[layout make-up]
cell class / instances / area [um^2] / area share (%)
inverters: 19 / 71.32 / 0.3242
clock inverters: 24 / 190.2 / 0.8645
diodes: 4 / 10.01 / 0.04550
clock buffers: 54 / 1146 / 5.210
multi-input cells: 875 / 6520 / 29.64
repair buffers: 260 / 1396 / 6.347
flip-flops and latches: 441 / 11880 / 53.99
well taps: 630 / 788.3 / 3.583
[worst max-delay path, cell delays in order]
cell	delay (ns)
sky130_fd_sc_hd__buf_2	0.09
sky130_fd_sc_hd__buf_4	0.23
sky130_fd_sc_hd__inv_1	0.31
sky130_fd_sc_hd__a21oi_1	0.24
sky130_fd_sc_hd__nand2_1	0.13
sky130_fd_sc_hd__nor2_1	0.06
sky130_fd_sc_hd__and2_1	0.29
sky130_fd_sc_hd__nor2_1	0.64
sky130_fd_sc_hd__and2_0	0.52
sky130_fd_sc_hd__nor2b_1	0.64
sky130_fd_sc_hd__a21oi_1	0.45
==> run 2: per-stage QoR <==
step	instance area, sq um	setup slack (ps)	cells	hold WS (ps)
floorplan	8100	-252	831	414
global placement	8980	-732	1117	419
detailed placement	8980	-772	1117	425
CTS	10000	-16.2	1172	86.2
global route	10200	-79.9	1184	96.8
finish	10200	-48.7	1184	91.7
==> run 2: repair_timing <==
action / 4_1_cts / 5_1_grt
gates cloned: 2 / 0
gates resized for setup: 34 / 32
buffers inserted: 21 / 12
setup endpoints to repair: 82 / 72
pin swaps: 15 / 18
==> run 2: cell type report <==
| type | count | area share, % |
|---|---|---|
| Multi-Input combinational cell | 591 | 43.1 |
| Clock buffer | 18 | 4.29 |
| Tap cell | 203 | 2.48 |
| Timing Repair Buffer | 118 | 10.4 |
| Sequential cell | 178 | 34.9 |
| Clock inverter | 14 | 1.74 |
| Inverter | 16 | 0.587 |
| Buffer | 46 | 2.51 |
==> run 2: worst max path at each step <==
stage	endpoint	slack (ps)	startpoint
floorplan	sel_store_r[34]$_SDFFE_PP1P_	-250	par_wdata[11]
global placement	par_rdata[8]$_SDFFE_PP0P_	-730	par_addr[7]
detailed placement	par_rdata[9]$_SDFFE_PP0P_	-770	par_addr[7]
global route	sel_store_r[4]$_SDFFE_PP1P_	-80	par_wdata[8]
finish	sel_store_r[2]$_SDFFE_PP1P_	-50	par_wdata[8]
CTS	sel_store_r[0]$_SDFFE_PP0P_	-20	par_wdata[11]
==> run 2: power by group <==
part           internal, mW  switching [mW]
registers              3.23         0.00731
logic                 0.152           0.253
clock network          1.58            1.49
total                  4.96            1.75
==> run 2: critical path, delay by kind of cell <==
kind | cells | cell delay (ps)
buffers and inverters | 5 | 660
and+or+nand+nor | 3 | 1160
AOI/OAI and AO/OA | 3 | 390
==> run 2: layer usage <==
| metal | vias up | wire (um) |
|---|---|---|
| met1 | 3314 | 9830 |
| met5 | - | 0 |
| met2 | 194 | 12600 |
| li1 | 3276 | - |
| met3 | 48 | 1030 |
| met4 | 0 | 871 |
===== config.mk =====
export PLATFORM = sky130hd
export DESIGN_NAME = pwil_top
export DESIGN_NICKNAME = d
export VERILOG_FILES = /design/src/pwil_pkg.sv /design/src/pwil_top.sv
export VERILOG_INCLUDE_DIRS = /design/src /design/src/src
export SDC_FILE = /design/constraint.sdc
export NUM_CORES = 1
export LEC_CHECK = 0
export CORE_MARGIN = 4
export CORE_UTILIZATION = 35
export DETAILED_ROUTE_END_ITERATION = 10
export DONT_BUFFER_PORTS = 1
export PLACE_DENSITY_LB_ADDON = 0.3
export SLEW_MARGIN = 20
export SYNTH_ARGS = -nofsm -noshare
export SYNTH_HDL_FRONTEND = slang
export SYNTH_SLANG_ARGS = --single-unit

===== constraint.sdc =====
create_clock -name core_clk -period 10.2 [get_ports core_clk]
set_input_delay 1.53 -clock core_clk [delete_from_list [all_inputs] [get_ports core_clk]]
set_output_delay 1.53 -clock core_clk [all_outputs]
set_load 0.01 [all_outputs]

===== src/pwil_defines.svh =====
/*
 * Register indices, field positions and reset values of the port wake
 * and interrupt logic. Assumes inclusion by pwil_top and the testbench only.
 */
`ifndef PWIL_DEFINES_SVH
`define PWIL_DEFINES_SVH

// Register indices; byte address is four times the index
`define PWIL_OFS_WAKE_EVENT 12'h013
`define PWIL_OFS_WAKE_EN    12'h017
`define PWIL_OFS_STATUS     12'h01b
`define PWIL_OFS_MASK       12'h01f
`define PWIL_IDX_GSTAT      16'h0010
`define PWIL_IDX_GEN        16'h0011
`define PWIL_IDX_GCLR       16'h0012
`define PWIL_IDX_MAC0       16'h0030

// Field positions
`define PWIL_BIT_MAGIC  2
`define PWIL_BIT_LINK   1
`define PWIL_BIT_ENERGY 0
`define PWIL_BIT_AN     3
`define PWIL_BIT_PHY    1
`define PWIL_BIT_ACL    0

// Reset values
`define PWIL_RST_BYTE 8'h00
`define PWIL_RST_PORTS 7'h00
`define PWIL_RST_MAC 48'h0000_0000_0000

`endif


===== src/pwil_pkg.sv =====
/*
 * Types shared by the port wake and interrupt logic.
 * Assumes seven switch ports numbered 1 to 7.
 */
package pwil_pkg;
    typedef logic [7:1]  pwil_ports_type;
    typedef logic [7:0]  pwil_byte_type;
    typedef logic [47:0] pwil_mac_type;
endpackage


===== src/pwil_top.sv =====
/*
 * Per-port wake event and interrupt logic for switch ports 1 to 7,
 * with a classic Wishbone slave for its registers.
 * Assumes detector inputs are one-cycle pulses synchronous to core_clk,
 * except the PHY summaries, which are levels held by the PHY.
 */
// Our own choices: the register addresses and the Wishbone slave port.
// Behaviour
// Enabled magic packet on a port drives the wake output
// Magic packet counts only if destination equals switch MAC
// Enabled link up on a PHY port drives the wake output
// Enabled energy on a PHY port drives wake; disabled never does
// Each port 1..7 has its own status and mask byte
// Status bit 3 reports SGMII autoneg done, port 7 only
// Status bit 1 summarises PHY interrupts, zero on MAC ports
// Status bit 0 set by that port's ACL counter interrupt
// ACL status not cleared by read; mask bit toggle clears it
// Mask bit one disables the same status bit, zero enables
// Mask bit 3 port 7 only, bit 1 PHY ports, bit 0 all
// Reserved bits read zero; all bits reset to zero
// Wake flags latched per port, cleared by software write
// Wake is OR of each flag ANDed with its enable; port irq is unmasked OR
`timescale 1ns/1ps
`default_nettype none
`include "pwil_defines.svh"

module pwil_top #(
    parameter pwil_pkg::pwil_ports_type PHY_PORTS = 7'h1f
) (
    // Clock and reset
    input  wire logic                     core_clk,
    input  wire logic                     rst,
    // Wishbone slave
    input  wire logic                     wb_cyc_i,
    input  wire logic                     wb_stb_i,
    input  wire logic                     wb_we_i,
    input  wire logic [17:0]              wb_adr_i,
    input  wire logic [3:0]               wb_sel_i,
    input  wire logic [31:0]              wb_dat_i,
    output logic      [31:0]              wb_dat_o,
    output logic                          wb_ack_o,
    // Detector events
    input  wire pwil_pkg::pwil_ports_type magicSeen,
    input  wire logic [335:0]             magicDestAddr,
    input  wire pwil_pkg::pwil_ports_type linkUpSeen,
    input  wire pwil_pkg::pwil_ports_type energySeen,
    input  wire logic                     sgmiiAnDone,
    input  wire pwil_pkg::pwil_ports_type phyIrqLevel,
    input  wire pwil_pkg::pwil_ports_type aclEvent,
    // Event outputs
    output logic                          wakeEventOutput,
    output pwil_pkg::pwil_ports_type      portIrq,
    output logic                          irq
);
    import pwil_pkg::*;

    pwil_ports_type magicFlagQ, linkFlagQ, energyFlagQ;
    pwil_ports_type magicEnQ, linkEnQ, energyEnQ;
    pwil_ports_type aclStatQ, aclMaskQ, phyMaskQ;
    pwil_ports_type magicHit, phyStat, portHit;
    pwil_ports_type wrWake, wrEn, wrMask;
    pwil_ports_type portIrqQ, gStatQ, gEnQ;
    logic           anStatQ, anMaskQ, ackQ;
    logic           wrStb, rdStb, lane0;
    logic [15:0]    idx;
    logic [11:0]    ofs;
    pwil_mac_type   macQ;
    pwil_byte_type  rdData;

    assign idx   = wb_adr_i[17:2];
    assign ofs   = idx[11:0];
    assign lane0 = wb_sel_i[0];
    // Effects land on the ack edge, where the master samples ack
    assign wrStb = wb_cyc_i && wb_stb_i && wb_we_i && ackQ;
    assign rdStb = wb_cyc_i && wb_stb_i && !wb_we_i && ackQ;

    // Per-port decode and event qualification
    genvar p;
    for (p = 1; p <= 7; p++) begin : g_port
        assign portHit[p] = (idx[15:12] == 4'(p));
        assign wrWake[p]  = wrStb && lane0 && portHit[p]
                            && ofs == `PWIL_OFS_WAKE_EVENT;
        assign wrEn[p]    = wrStb && lane0 && portHit[p]
                            && ofs == `PWIL_OFS_WAKE_EN;
        assign wrMask[p]  = wrStb && lane0 && portHit[p]
                            && ofs == `PWIL_OFS_MASK;
        assign magicHit[p] = magicSeen[p]
            && magicDestAddr[(p-1)*48 +: 48] == macQ;
    end

    // PHY summary is live; the PHY clears its own causes
    assign phyStat = phyIrqLevel & PHY_PORTS;

    // Bus handshake: ack one cycle after the request, then drops
    always_ff @(posedge core_clk or posedge rst) begin
        if (rst) begin
            ackQ <= 1'b0;
        end else begin
            ackQ <= wb_cyc_i && wb_stb_i && !ackQ;
        end
    end
    assign wb_ack_o = ackQ;

    // Read multiplexer; unmapped indices read zero
    always_comb begin
        rdData = `PWIL_RST_BYTE;
        for (int n = 1; n <= 7; n++) begin
            if (portHit[n]) begin
                case (ofs)
                    `PWIL_OFS_WAKE_EVENT: begin
                        rdData = {5'h00, magicFlagQ[n],
                                  linkFlagQ[n], energyFlagQ[n]};
                    end
                    `PWIL_OFS_WAKE_EN: begin
                        rdData = {5'h00, magicEnQ[n],
                                  linkEnQ[n], energyEnQ[n]};
                    end
                    `PWIL_OFS_STATUS: begin
                        rdData = {4'h0, anStatQ && n == 7, 1'b0,
                                  phyStat[n], aclStatQ[n]};
                    end
                    `PWIL_OFS_MASK: begin
                        rdData = {4'h0, anMaskQ && n == 7, 1'b0,
                                  phyMaskQ[n], aclMaskQ[n]};
                    end
                    default: begin
                        rdData = `PWIL_RST_BYTE;
                    end
                endcase
            end
        end
        case (idx)
            `PWIL_IDX_GSTAT: rdData = {gStatQ, 1'b0};
            `PWIL_IDX_GEN:   rdData = {gEnQ, 1'b0};
            default: begin
                for (int b = 0; b < 6; b++) begin
                    if (idx == `PWIL_IDX_MAC0 + 16'(b)) begin
                        rdData = macQ[b*8 +: 8];
                    end
                end
            end
        endcase
    end

    // Read data captured in the request cycle, stands with ack
    always_ff @(posedge core_clk or posedge rst) begin
        if (rst) begin
            wb_dat_o <= 32'h0000_0000;
        end else if (wb_cyc_i && wb_stb_i && !ackQ) begin
            wb_dat_o <= {24'h00_0000, rdData};
        end
    end

    // Switch MAC address bytes; byte 0 holds bits 7:0
    always_ff @(posedge core_clk or posedge rst) begin
        if (rst) begin
            macQ <= `PWIL_RST_MAC;
        end else begin
            for (int b = 0; b < 6; b++) begin
                if (wrStb && lane0 && idx == `PWIL_IDX_MAC0 + 16'(b)) begin
                    macQ[b*8 +: 8] <= wb_dat_i[7:0];
                end
            end
        end
    end

    // Wake enables; link and energy kept only on PHY ports
    always_ff @(posedge core_clk or posedge rst) begin
        if (rst) begin
            magicEnQ  <= `PWIL_RST_PORTS;
            linkEnQ   <= `PWIL_RST_PORTS;
            energyEnQ <= `PWIL_RST_PORTS;
        end else begin
            for (int n = 1; n <= 7; n++) begin
                if (wrEn[n]) begin
                    magicEnQ[n]  <= wb_dat_i[`PWIL_BIT_MAGIC];
                    linkEnQ[n]   <= wb_dat_i[`PWIL_BIT_LINK]
                                    && PHY_PORTS[n];
                    energyEnQ[n] <= wb_dat_i[`PWIL_BIT_ENERGY]
                                    && PHY_PORTS[n];
                end
            end
        end
    end

    // Wake flags: write one clears, a new detection wins
    always_ff @(posedge core_clk or posedge rst) begin
        if (rst) begin
            magicFlagQ  <= `PWIL_RST_PORTS;
            linkFlagQ   <= `PWIL_RST_PORTS;
            energyFlagQ <= `PWIL_RST_PORTS;
        end else begin
            for (int n = 1; n <= 7; n++) begin
                magicFlagQ[n] <= magicHit[n] || (magicFlagQ[n]
                    && !(wrWake[n] && wb_dat_i[`PWIL_BIT_MAGIC]));
                linkFlagQ[n] <= (linkUpSeen[n] && PHY_PORTS[n])
                    || (linkFlagQ[n]
                    && !(wrWake[n] && wb_dat_i[`PWIL_BIT_LINK]));
                energyFlagQ[n] <= (energySeen[n] && PHY_PORTS[n])
                    || (energyFlagQ[n]
                    && !(wrWake[n] && wb_dat_i[`PWIL_BIT_ENERGY]));
            end
        end
    end

    // Wake pin stays up until software clears the flag or enable
    assign wakeEventOutput = |((magicFlagQ & magicEnQ)
        | (linkFlagQ & linkEnQ)
        | (energyFlagQ & energyEnQ));

    // Mask bits; unimplemented positions held at zero
    always_ff @(posedge core_clk or posedge rst) begin
        if (rst) begin
            aclMaskQ <= `PWIL_RST_PORTS;
            phyMaskQ <= `PWIL_RST_PORTS;
            anMaskQ  <= 1'b0;
        end else begin
            for (int n = 1; n <= 7; n++) begin
                if (wrMask[n]) begin
                    aclMaskQ[n] <= wb_dat_i[`PWIL_BIT_ACL];
                    phyMaskQ[n] <= wb_dat_i[`PWIL_BIT_PHY]
                                   && PHY_PORTS[n];
                end
            end
            if (wrMask[7]) begin
                anMaskQ <= wb_dat_i[`PWIL_BIT_AN];
            end
        end
    end

    // ACL status: set wins over the mask-toggle clear
    always_ff @(posedge core_clk or posedge rst) begin
        if (rst) begin
            aclStatQ <= `PWIL_RST_PORTS;
        end else begin
            for (int n = 1; n <= 7; n++) begin
                aclStatQ[n] <= aclEvent[n] || (aclStatQ[n]
                    && !(wrMask[n]
                    && wb_dat_i[`PWIL_BIT_ACL] != aclMaskQ[n]));
            end
        end
    end

    // Autoneg done is sticky until a status read of port 7
    always_ff @(posedge core_clk or posedge rst) begin
        if (rst) begin
            anStatQ <= 1'b0;
        end else begin
            anStatQ <= sgmiiAnDone || (anStatQ
                && !(rdStb && portHit[7] && ofs == `PWIL_OFS_STATUS));
        end
    end

    // Per-port request; mask one disables
    always_comb begin
        for (int n = 1; n <= 7; n++) begin
            portIrq[n] = (aclStatQ[n] && !aclMaskQ[n])
                || (phyStat[n] && !phyMaskQ[n]);
        end
        portIrq[7] = portIrq[7] || (anStatQ && !anMaskQ);
    end

    // Global sticky status of rising port requests
    always_ff @(posedge core_clk or posedge rst) begin
        if (rst) begin
            portIrqQ <= `PWIL_RST_PORTS;
            gStatQ   <= `PWIL_RST_PORTS;
            gEnQ     <= `PWIL_RST_PORTS;
        end else begin
            portIrqQ <= portIrq;
            gStatQ <= (portIrq & ~portIrqQ) | (gStatQ
                & ~((wrStb && lane0 && idx == `PWIL_IDX_GCLR)
                ? wb_dat_i[7:1] : `PWIL_RST_PORTS));
            if (wrStb && lane0 && idx == `PWIL_IDX_GEN) begin
                gEnQ <= wb_dat_i[7:1];
            end
        end
    end
    assign irq = |(gStatQ & gEnQ);
endmodule
`default_nettype wire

## Task to complete
From the material above, copy exactly the lines between the line holding "run 2: worst" and the line holding "kind | cells | cell delay (ps)", inclusive, and only those.

## Exercise result
==> run 2: worst max path at each step <==
stage	endpoint	slack (ps)	startpoint
floorplan	sel_store_r[34]$_SDFFE_PP1P_	-250	par_wdata[11]
global placement	par_rdata[8]$_SDFFE_PP0P_	-730	par_addr[7]
detailed placement	par_rdata[9]$_SDFFE_PP0P_	-770	par_addr[7]
global route	sel_store_r[4]$_SDFFE_PP1P_	-80	par_wdata[8]
finish	sel_store_r[2]$_SDFFE_PP1P_	-50	par_wdata[8]
CTS	sel_store_r[0]$_SDFFE_PP0P_	-20	par_wdata[11]
==> run 2: power by group <==
part           internal, mW  switching [mW]
registers              3.23         0.00731
logic                 0.152           0.253
clock network          1.58            1.49
total                  4.96            1.75
==> run 2: critical path, delay by kind of cell <==
kind | cells | cell delay (ps)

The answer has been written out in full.